Exercise goal » Find and copy each line of the data that includes "assigned".

Source material »
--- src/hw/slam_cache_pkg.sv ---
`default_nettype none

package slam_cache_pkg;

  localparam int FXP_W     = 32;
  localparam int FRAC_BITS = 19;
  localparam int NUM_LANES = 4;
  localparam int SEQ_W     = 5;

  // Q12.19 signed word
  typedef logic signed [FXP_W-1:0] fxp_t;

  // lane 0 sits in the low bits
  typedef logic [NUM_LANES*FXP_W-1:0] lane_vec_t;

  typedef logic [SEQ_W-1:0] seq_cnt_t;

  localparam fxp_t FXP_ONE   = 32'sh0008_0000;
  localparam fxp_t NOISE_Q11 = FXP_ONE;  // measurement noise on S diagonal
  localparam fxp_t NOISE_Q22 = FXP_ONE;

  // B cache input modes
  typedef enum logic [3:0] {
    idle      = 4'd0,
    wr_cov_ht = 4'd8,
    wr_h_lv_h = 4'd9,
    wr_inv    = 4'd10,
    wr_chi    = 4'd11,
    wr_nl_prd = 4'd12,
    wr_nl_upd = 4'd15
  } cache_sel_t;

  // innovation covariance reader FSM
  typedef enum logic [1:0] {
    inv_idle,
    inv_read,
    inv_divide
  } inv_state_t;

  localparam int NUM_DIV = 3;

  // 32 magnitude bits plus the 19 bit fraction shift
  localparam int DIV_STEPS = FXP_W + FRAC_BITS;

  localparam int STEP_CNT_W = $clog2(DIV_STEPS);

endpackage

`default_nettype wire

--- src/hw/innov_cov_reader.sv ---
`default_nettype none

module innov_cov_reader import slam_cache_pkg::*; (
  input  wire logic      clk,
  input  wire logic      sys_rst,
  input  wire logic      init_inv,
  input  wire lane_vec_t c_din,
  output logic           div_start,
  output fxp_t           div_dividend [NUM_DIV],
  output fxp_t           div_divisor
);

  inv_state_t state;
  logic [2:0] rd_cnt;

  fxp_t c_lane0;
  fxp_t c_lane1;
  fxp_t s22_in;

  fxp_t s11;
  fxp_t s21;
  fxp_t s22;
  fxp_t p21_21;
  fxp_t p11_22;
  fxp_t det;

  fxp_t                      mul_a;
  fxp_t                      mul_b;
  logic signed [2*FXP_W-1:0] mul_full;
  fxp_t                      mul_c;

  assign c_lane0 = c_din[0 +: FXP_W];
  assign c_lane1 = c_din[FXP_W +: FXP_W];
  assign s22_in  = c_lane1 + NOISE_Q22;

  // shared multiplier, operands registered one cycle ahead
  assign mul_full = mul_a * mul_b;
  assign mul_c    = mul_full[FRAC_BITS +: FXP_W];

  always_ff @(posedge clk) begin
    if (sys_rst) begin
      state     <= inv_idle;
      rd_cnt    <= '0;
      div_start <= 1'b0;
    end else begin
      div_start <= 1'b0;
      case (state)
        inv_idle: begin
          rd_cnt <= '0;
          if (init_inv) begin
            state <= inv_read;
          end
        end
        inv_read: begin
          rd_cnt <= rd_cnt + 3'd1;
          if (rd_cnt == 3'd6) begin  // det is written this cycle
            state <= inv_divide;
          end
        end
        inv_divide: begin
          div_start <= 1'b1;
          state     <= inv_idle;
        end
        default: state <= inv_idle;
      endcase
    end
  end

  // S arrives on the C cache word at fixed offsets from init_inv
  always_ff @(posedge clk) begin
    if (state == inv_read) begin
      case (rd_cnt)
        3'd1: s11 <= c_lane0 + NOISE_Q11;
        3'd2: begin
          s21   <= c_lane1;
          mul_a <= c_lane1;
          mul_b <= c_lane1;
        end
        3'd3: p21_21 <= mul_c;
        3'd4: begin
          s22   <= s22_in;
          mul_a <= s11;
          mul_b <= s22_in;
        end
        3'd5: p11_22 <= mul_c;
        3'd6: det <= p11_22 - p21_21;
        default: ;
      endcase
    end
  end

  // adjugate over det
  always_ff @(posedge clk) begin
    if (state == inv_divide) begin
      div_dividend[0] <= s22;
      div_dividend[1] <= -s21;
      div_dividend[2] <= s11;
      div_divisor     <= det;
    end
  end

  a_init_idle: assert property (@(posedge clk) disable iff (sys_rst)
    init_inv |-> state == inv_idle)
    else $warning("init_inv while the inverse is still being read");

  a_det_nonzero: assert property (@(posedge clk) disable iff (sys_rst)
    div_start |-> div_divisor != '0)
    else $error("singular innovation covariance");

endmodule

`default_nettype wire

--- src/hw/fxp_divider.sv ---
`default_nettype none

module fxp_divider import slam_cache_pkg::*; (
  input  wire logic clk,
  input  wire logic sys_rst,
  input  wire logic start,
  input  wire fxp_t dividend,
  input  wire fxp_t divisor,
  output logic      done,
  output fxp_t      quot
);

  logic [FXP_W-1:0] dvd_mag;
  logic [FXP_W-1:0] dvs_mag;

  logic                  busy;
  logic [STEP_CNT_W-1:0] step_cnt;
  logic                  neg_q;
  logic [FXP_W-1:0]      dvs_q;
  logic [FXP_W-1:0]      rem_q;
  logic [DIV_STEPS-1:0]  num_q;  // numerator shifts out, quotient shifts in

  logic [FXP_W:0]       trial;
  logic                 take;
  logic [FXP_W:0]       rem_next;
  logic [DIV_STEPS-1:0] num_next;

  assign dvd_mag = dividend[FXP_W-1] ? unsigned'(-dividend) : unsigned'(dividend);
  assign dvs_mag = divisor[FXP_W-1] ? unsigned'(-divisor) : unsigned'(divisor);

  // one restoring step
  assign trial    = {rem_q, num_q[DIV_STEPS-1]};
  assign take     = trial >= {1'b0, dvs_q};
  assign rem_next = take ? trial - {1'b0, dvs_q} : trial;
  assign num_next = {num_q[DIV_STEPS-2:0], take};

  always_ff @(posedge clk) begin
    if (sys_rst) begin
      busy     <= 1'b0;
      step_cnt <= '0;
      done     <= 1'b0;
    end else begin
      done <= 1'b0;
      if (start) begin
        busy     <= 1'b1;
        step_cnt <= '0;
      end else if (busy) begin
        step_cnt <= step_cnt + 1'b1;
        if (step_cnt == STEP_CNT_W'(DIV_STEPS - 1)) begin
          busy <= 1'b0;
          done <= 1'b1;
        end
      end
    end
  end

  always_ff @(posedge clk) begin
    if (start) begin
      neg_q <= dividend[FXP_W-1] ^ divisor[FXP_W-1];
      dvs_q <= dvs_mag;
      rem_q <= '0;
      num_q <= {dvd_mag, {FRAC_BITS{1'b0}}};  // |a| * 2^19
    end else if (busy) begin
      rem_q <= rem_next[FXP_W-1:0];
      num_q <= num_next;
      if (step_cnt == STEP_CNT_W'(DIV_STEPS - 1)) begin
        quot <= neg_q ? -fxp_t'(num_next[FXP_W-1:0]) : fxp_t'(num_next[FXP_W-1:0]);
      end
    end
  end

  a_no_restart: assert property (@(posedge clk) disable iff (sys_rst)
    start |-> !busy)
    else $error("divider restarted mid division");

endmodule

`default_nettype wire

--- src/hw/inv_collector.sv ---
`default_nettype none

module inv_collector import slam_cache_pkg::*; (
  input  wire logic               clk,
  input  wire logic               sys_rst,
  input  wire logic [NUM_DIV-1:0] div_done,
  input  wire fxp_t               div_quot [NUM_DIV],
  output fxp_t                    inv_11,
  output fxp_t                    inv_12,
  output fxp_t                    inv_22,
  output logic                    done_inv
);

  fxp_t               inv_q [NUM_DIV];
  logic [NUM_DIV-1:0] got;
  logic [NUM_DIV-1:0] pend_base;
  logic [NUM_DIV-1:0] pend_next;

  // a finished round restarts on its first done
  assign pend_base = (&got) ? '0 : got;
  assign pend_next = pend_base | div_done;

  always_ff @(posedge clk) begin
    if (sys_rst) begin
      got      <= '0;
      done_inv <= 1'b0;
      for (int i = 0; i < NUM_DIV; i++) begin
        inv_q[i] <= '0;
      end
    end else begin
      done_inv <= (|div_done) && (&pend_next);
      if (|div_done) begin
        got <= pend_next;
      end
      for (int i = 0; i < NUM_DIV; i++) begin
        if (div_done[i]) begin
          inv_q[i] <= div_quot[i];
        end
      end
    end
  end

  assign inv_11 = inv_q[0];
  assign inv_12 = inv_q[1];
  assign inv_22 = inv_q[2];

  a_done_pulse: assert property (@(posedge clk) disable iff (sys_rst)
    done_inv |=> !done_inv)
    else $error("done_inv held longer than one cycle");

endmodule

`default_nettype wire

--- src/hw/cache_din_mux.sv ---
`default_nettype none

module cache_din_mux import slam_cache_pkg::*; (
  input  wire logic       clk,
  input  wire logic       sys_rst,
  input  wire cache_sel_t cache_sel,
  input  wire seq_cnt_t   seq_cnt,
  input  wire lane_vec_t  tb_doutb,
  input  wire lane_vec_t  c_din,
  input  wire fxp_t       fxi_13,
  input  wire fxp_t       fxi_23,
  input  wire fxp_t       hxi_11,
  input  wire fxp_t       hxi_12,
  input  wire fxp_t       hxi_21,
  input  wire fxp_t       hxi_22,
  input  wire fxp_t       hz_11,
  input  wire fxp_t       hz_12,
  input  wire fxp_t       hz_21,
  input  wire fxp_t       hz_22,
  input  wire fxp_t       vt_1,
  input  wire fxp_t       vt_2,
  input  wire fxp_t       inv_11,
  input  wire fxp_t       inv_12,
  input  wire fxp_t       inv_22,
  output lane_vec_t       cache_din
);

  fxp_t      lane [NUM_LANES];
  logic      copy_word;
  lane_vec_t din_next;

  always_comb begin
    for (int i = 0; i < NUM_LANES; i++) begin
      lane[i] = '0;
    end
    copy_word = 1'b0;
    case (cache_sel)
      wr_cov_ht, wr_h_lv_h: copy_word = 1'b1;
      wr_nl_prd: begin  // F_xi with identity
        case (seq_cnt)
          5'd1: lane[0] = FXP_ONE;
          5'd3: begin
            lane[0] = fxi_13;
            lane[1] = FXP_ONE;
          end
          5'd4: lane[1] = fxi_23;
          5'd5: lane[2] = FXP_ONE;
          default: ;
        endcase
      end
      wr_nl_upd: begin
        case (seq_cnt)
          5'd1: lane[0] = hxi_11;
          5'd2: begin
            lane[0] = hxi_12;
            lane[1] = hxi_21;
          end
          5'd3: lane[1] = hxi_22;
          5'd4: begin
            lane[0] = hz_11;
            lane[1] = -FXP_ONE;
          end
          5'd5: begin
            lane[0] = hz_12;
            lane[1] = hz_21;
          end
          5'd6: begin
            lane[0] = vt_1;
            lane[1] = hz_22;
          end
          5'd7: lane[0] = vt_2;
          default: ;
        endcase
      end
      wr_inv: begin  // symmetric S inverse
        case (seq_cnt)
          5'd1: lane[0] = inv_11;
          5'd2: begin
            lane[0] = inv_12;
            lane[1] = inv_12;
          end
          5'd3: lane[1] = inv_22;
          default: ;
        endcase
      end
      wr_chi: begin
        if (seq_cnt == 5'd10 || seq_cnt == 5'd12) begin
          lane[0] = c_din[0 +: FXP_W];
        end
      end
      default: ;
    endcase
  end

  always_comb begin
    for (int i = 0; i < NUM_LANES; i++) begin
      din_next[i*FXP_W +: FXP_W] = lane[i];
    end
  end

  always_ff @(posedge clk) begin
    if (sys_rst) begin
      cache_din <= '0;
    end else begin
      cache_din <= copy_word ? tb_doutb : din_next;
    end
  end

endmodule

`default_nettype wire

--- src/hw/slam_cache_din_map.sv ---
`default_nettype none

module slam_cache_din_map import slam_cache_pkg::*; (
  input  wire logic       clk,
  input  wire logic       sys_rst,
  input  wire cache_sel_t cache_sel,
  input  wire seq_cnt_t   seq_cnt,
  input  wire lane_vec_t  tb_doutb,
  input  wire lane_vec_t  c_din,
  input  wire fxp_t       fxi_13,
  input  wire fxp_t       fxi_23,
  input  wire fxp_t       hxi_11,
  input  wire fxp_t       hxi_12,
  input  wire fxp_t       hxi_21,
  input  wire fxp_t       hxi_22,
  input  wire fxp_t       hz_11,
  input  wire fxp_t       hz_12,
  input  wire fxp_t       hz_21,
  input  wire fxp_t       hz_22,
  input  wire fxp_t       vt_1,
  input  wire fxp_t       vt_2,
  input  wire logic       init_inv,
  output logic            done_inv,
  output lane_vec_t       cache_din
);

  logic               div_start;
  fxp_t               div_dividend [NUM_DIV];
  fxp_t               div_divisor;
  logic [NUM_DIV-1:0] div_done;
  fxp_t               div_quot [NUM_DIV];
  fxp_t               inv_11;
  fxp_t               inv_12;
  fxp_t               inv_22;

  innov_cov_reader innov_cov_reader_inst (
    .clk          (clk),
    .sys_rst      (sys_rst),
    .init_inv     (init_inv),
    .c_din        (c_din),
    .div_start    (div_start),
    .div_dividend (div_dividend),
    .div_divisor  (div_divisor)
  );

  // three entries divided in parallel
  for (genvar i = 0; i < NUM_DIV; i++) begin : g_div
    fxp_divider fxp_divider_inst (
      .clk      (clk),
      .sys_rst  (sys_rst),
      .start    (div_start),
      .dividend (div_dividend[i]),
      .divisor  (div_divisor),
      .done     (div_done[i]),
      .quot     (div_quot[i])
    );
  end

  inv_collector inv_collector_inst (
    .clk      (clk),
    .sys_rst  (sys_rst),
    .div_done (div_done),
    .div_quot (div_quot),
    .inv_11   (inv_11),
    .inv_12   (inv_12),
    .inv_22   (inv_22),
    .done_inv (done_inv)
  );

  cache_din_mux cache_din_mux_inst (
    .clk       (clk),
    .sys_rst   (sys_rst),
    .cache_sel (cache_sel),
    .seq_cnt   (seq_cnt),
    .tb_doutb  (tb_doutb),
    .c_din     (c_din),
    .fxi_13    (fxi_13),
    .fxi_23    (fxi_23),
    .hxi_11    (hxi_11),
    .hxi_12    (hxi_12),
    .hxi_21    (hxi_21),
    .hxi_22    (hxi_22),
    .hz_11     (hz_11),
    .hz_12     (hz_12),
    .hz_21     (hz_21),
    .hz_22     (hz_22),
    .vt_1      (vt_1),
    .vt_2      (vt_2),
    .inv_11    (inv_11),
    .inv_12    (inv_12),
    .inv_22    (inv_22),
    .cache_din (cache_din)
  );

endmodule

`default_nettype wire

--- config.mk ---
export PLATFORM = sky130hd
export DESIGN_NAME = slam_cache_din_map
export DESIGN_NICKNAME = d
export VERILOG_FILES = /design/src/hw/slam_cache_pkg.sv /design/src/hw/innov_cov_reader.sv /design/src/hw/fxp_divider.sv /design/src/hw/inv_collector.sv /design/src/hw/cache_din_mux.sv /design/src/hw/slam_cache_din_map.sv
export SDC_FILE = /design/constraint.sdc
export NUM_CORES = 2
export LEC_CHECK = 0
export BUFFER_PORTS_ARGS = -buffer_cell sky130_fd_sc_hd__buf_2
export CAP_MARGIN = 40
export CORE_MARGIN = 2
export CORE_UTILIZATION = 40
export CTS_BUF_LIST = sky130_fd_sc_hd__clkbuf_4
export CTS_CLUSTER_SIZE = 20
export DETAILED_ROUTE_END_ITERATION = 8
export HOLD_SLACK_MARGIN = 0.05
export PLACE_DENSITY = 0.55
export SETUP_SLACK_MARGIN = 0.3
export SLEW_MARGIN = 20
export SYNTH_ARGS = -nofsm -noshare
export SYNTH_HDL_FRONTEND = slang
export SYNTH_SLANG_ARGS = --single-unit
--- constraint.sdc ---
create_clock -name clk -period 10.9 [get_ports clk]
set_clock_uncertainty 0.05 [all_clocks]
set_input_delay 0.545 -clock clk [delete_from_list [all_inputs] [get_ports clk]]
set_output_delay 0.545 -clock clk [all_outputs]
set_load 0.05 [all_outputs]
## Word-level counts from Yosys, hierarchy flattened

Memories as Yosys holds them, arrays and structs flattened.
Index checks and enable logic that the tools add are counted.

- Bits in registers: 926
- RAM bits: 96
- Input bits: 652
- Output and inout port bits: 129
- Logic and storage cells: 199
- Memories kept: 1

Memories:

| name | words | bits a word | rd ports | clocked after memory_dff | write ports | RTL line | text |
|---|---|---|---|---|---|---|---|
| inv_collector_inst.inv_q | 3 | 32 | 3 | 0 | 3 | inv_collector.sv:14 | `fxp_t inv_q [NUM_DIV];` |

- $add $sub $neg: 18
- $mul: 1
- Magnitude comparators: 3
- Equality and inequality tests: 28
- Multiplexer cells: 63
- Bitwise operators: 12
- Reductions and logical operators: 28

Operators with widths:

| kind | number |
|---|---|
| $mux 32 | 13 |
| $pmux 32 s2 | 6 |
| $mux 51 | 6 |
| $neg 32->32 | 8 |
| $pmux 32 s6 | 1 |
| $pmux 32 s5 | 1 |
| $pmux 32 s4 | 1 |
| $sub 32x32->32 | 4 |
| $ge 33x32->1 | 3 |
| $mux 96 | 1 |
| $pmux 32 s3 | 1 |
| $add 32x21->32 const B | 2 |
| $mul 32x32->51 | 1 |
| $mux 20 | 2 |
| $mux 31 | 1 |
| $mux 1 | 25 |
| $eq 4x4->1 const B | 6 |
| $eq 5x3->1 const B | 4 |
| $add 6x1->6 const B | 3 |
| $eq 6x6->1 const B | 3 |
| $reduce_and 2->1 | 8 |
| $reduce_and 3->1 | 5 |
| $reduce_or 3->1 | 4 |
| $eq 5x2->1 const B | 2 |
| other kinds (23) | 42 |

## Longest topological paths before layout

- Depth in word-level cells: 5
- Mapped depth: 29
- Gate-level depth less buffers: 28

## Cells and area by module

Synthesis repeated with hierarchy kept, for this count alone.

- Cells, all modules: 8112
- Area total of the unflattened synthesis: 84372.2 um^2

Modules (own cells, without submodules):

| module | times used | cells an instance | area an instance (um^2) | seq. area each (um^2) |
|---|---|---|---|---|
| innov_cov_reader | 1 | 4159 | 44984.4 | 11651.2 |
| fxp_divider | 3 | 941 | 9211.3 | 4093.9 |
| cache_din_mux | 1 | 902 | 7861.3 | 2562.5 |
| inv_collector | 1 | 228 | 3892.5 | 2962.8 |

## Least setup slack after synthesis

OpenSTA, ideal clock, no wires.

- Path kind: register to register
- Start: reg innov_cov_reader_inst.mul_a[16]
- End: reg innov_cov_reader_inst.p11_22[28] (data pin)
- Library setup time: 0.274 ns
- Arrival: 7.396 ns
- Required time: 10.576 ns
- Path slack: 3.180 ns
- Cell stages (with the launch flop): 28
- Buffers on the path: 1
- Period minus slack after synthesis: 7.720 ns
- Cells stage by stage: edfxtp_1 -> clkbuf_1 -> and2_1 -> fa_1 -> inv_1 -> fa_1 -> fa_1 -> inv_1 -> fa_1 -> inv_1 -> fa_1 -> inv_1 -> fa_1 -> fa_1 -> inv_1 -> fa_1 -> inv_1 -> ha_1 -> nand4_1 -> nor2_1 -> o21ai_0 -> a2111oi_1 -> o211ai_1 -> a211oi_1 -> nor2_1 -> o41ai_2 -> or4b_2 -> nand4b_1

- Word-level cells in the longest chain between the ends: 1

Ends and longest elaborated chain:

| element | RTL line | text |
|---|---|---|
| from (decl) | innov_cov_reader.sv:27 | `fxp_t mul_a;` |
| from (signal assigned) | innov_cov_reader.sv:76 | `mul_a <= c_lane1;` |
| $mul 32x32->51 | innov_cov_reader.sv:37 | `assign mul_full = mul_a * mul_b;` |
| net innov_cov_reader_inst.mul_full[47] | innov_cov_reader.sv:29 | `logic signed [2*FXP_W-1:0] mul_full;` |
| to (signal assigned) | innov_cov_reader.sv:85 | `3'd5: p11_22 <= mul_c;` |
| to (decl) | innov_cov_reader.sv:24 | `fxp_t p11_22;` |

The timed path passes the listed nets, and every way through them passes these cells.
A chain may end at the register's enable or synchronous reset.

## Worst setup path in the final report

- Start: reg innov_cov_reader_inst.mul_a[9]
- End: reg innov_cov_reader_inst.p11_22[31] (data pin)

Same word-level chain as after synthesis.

Answer below »
| from (signal assigned) | innov_cov_reader.sv:76 | `mul_a <= c_lane1;` |
| to (signal assigned) | innov_cov_reader.sv:85 | `3'd5: p11_22 <= mul_c;` |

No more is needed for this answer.